Namun, karena terbentur biaya. Dirinya tak menlanjutkan pendidikan ke perguruan tinggi. Dirinya memilih masuk Akabri.
Saat itu, selain mendaftar di Akabri, dirinya juga mendaftar ke Sekolah Pemerintahan Dalam Negeri (STPDN) dan Sekolah Tinggi Transportasi Darat (STTD).
"Tapi kesemuanya bentrok hingga akhirnya memilih Akabri," kata pria yang memiliki hobi olahraga badminton ini.
Lulus seleksi dari Kodam Jawa Barat, ia pun bereangkat ke Magelang untuk memulai pendidikan di Akabri.
Saat itu, sang ayah berpesan jika dirinya tak lulus di Magelang. Ia diminta untuk tidak berkecil hati.
Menurut Hadi, ayahnya hanya memberikan uang saku sebesar Rp 1,5 juta.
Baru saja tiba di Akmil, Hadi disuguhi pemandangan taruna Akmil yang sedang berlatih pada pukul 04.00 WIB subuh.
"Lihat taruna Akmil lari-lari gak pakai baju, saya jadi kepikiran, apa bakal begini saya nanti. Wah bisa stres juga saya," ujarnya.
"Saya berdoa, kalau memang ini yang terbaik ya Allah, maka luluskanlah. Kalau bukan, ya sudah. Jadi, saya merasa gak ada beban sama sekali," tambahnya.
Saat menjalani masa pendidikan di Akmil Magelang, ia tidak pernah merasa paling pintar.
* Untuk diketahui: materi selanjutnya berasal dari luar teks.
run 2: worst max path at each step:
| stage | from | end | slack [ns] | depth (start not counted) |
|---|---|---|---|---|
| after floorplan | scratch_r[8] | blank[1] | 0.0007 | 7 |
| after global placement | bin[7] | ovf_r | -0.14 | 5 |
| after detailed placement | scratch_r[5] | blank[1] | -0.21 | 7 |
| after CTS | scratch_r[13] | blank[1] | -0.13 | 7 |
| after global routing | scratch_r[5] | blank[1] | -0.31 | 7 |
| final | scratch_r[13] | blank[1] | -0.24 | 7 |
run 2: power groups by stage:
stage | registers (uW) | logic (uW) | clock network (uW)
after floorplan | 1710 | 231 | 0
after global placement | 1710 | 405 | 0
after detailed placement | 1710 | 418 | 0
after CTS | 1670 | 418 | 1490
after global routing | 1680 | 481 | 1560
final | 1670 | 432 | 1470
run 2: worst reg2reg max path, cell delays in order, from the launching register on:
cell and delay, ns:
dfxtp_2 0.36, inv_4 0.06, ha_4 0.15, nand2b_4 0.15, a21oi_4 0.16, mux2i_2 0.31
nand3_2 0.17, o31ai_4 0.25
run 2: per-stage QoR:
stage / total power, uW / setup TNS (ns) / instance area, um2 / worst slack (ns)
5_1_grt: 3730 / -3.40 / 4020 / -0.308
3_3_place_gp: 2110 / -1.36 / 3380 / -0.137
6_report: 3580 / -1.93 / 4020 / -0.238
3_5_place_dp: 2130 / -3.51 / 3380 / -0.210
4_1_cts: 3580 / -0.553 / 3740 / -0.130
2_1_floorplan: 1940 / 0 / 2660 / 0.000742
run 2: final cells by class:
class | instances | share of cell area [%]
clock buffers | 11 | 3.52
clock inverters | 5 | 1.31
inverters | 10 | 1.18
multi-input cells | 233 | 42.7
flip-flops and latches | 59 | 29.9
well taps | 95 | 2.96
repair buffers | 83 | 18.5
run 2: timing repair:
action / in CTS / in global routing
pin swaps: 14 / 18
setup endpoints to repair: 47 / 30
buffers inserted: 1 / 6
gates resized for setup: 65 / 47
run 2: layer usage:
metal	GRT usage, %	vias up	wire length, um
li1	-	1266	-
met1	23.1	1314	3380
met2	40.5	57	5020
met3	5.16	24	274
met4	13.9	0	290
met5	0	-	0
$ cat config.mk
export PLATFORM = sky130hd
export DESIGN_NAME = counter_step_ctrl
export DESIGN_NICKNAME = d
export VERILOG_FILES = /design/src/rtl/counter_step_ctrl.sv
export SDC_FILE = /design/constraint.sdc
export NUM_CORES = 1
export LEC_CHECK = 0
export CAP_MARGIN = 10
export CORE_MARGIN = 2
export CORE_UTILIZATION = 55
export DETAILED_ROUTE_END_ITERATION = 8
export PLACE_DENSITY = 0.72
export SLEW_MARGIN = 40
export SYNTH_ARGS = -nofsm -noshare
export SYNTH_HDL_FRONTEND = slang
export SYNTH_SLANG_ARGS = --single-unit
$ cat constraint.sdc
create_clock -name clk -period 2 [get_ports clk]
set_input_delay 0.3 -clock clk [delete_from_list [all_inputs] [get_ports clk]]
set_output_delay 0.3 -clock clk [all_outputs]
set_load 0.02 [all_outputs]
$ cat src/rtl/counter_step_ctrl.sv
// Pushbutton front end for the up/down counter: per-button sync and debounce,
// then a press FSM that emits single-cycle step pulses with hold-to-repeat.

module counter_step_db #(
   parameter int unsigned CYCLES = 4
) (
   input  logic clk,
   input  logic rst,
   input  logic raw_i,
   output logic level_o
);

   localparam int unsigned CW = $clog2(CYCLES + 1);
   localparam logic [CW-1:0] CMAX = CW'(CYCLES);

   logic          s1_q;
   logic          s2_q;
   logic          lvl_q;
   logic          lvl_d;
   logic [CW-1:0] cnt_q;
   logic [CW-1:0] cnt_d;
   logic [CW-1:0] cnt_inc;

   assign cnt_inc = cnt_q + CW'(1);

   // The count only survives while the synced level disagrees with the
   // accepted level; any agreement restarts the qualification window.
   always_comb begin
      cnt_d = '0;
      lvl_d = lvl_q;
      if (s2_q != lvl_q) begin
         if (cnt_inc == CMAX) begin
            lvl_d = s2_q;
         end else begin
            cnt_d = cnt_inc;
         end
      end
   end

   always_ff @(posedge clk or posedge rst) begin
      if (rst) begin
         s1_q  <= 1'b0;
         s2_q  <= 1'b0;
         lvl_q <= 1'b0;
         cnt_q <= '0;
      end else begin
         s1_q  <= raw_i;
         s2_q  <= s1_q;
         lvl_q <= lvl_d;
         cnt_q <= cnt_d;
      end
   end

   assign level_o = lvl_q;

endmodule

module counter_step_ctrl #(
   parameter int unsigned DEBOUNCE_CYCLES = 4,
   parameter int unsigned REPEAT_DELAY    = 20,
   parameter int unsigned REPEAT_RATE     = 5
) (
   input  logic clk,
   input  logic rst,
   input  logic btn_up,
   input  logic btn_down,
   output logic enable,
   output logic direction,
   output logic holding
);

   localparam int unsigned RMAX =
      (REPEAT_DELAY > REPEAT_RATE) ? REPEAT_DELAY : REPEAT_RATE;
   localparam int unsigned RCW = $clog2(RMAX + 1);
   localparam logic [RCW-1:0] DELAY_LD = RCW'(REPEAT_DELAY - 1);
   localparam logic [RCW-1:0] RATE_LD  = RCW'(REPEAT_RATE - 1);
   localparam logic [RCW-1:0] ONE      = RCW'(1);

   typedef enum logic [2:0] {
      IDLE,
      FIRST,
      REPEAT_WAIT,
      REPEAT_PULSE,
      REPEATING
   } state_t;

   state_t         state_q;
   logic [RCW-1:0] rcnt_q;
   logic           up_lvl;
   logic           dn_lvl;
   logic           sel;
   logic           sel_dir;
   logic           keep;

   counter_step_db #(.CYCLES(DEBOUNCE_CYCLES)) u_db_up (
      .clk     (clk),
      .rst     (rst),
      .raw_i   (btn_up),
      .level_o (up_lvl)
   );

   counter_step_db #(.CYCLES(DEBOUNCE_CYCLES)) u_db_dn (
      .clk     (clk),
      .rst     (rst),
      .raw_i   (btn_down),
      .level_o (dn_lvl)
   );

   assign sel     = up_lvl ^ dn_lvl;
   assign sel_dir = up_lvl;
   // The held press stays valid only while the same single button is down.
   assign keep    = sel && (sel_dir == direction);

   always_ff @(posedge clk or posedge rst) begin
      if (rst) begin
         state_q   <= IDLE;
         rcnt_q    <= '0;
         enable    <= 1'b0;
         direction <= 1'b1;
         holding   <= 1'b0;
      end else begin
         enable  <= 1'b0;
         holding <= 1'b0;
         unique case (state_q)
            IDLE: begin
               if (sel) begin
                  state_q   <= FIRST;
                  enable    <= 1'b1;
                  direction <= sel_dir;
               end
            end
            FIRST: begin
               state_q <= REPEAT_WAIT;
               rcnt_q  <= DELAY_LD;
               holding <= 1'b1;
            end
            REPEAT_WAIT, REPEATING: begin
               if (!keep) begin
                  state_q <= IDLE;
               end else if (rcnt_q <= ONE) begin
                  state_q <= REPEAT_PULSE;
                  rcnt_q  <= '0;
                  enable  <= 1'b1;
               end else begin
                  rcnt_q  <= rcnt_q - ONE;
                  holding <= 1'b1;
               end
            end
            REPEAT_PULSE: begin
               if (!keep) begin
                  state_q <= IDLE;
               end else begin
                  state_q <= REPEATING;
                  rcnt_q  <= RATE_LD;
                  holding <= 1'b1;
               end
            end
            default: begin
               state_q <= IDLE;
            end
         endcase
      end
   end

endmodule
`src/rtl/rr_multi_grant_sched.sv`:
```
// Registered round-robin scheduler: hands up to REQS free issue slots to WIDTH requesters
// per cycle, starting the scan at a rotating pointer so no requester starves.
module rr_multi_grant_sched #(
    parameter int WIDTH = 16,
    parameter int REQS  = 3,
    parameter int PTRW  = $clog2(WIDTH)
) (
    input  logic                    clock,
    input  logic                    reset,
    input  logic                    en,
    input  logic [WIDTH-1:0]        req,
    input  logic [REQS-1:0]         slot_free,
    output logic [WIDTH-1:0]        gnt,
    output logic [WIDTH*REQS-1:0]   gnt_bus,
    output logic [REQS-1:0]         gnt_valid,
    output logic [PTRW-1:0]         ptr
);

    logic [WIDTH-1:0]               rot_req;
    logic [WIDTH-1:0]               remain;
    logic [REQS-1:0][WIDTH-1:0]     rot_slice;
    logic [WIDTH*REQS-1:0]          bus_nxt;
    logic [WIDTH-1:0]               gnt_nxt;
    logic [REQS-1:0]                valid_nxt;
    logic [PTRW-1:0]                ptr_nxt;
    logic [PTRW-1:0]                last_pos;
    logic [PTRW-1:0]                ridx;
    logic                           any_gnt;
    logic                           found;
    int                             sum;

    always_comb begin
        rot_req   = '0;
        rot_slice = '0;
        bus_nxt   = '0;
        gnt_nxt   = '0;
        valid_nxt = '0;
        last_pos  = '0;
        any_gnt   = 1'b0;
        found     = 1'b0;
        sum       = 0;
        ridx      = '0;
        ptr_nxt   = ptr;

        // Rotated position j holds requester (ptr + j) mod WIDTH; wrap is explicit so
        // non-power-of-two widths rotate correctly.
        for (int j = 0; j < WIDTH; j++) begin
            sum = int'(ptr) + j;
            if (sum >= WIDTH)
                sum = sum - WIDTH;
            ridx = PTRW'(sum);
            rot_req[j] = req[ridx];
        end

        remain = rot_req;
        for (int s = 0; s < REQS; s++) begin
            found = 1'b0;
            if (slot_free[s]) begin
                for (int j = 0; j < WIDTH; j++) begin
                    if (!found && remain[j]) begin
                        found           = 1'b1;
                        remain[j]       = 1'b0;
                        rot_slice[s][j] = 1'b1;
                        valid_nxt[s]    = 1'b1;
                        last_pos        = PTRW'(j);
                        any_gnt         = 1'b1;
                    end
                end
            end
        end

        // Slots take winners in ascending rotated order, so last_pos is the last granted.
        for (int s = 0; s < REQS; s++) begin
            for (int j = 0; j < WIDTH; j++) begin
                sum = j - int'(ptr);
                if (sum < 0)
                    sum = sum + WIDTH;
                ridx = PTRW'(sum);
                bus_nxt[s*WIDTH + j] = rot_slice[s][ridx];
            end
            gnt_nxt = gnt_nxt | bus_nxt[s*WIDTH +: WIDTH];
        end

        sum = int'(ptr) + int'(last_pos) + 1;
        if (sum >= WIDTH)
            sum = sum - WIDTH;
        if (any_gnt)
            ptr_nxt = PTRW'(sum);
    end

    always_ff @(posedge clock or negedge reset) begin
        if (!reset) begin
            gnt       <= '0;
            gnt_bus   <= '0;
            gnt_valid <= '0;
            ptr       <= '0;
        end else if (en) begin
            gnt       <= gnt_nxt;
            gnt_bus   <= bus_nxt;
            gnt_valid <= valid_nxt;
            ptr       <= ptr_nxt;
        end else begin
            gnt       <= '0;
            gnt_bus   <= '0;
            gnt_valid <= '0;
        end
    end

endmodule

```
Pasalnya, ia menilai, teman-teman seangkatannya di Akmil banyak yang pintar-pintar pula.
Hadi pun memiliki sebuah prinsip yang ia pegang teguh semasa hidupnya.
"Ketika kita lajang, perjuangan kita diniatkan untuk kedua orang tua kita, minimal bisa membanggakan mereka," terang Hadi.
"Ketika kita sudah berumah tangga, kita niatkan untuk anak dan istri kita," imbuhnya.
Prinsip itulah yang ia pegang kala menjatuhkan pilihan untuk melanjutkan pendidikannya ke Akabri.
"Waktu itu saya mendaftar Akabri saya niatkan untuk membantu orang tua saya, biar gak ngerepotin, terutama dalam hal membiayai pendidikan," kata dia.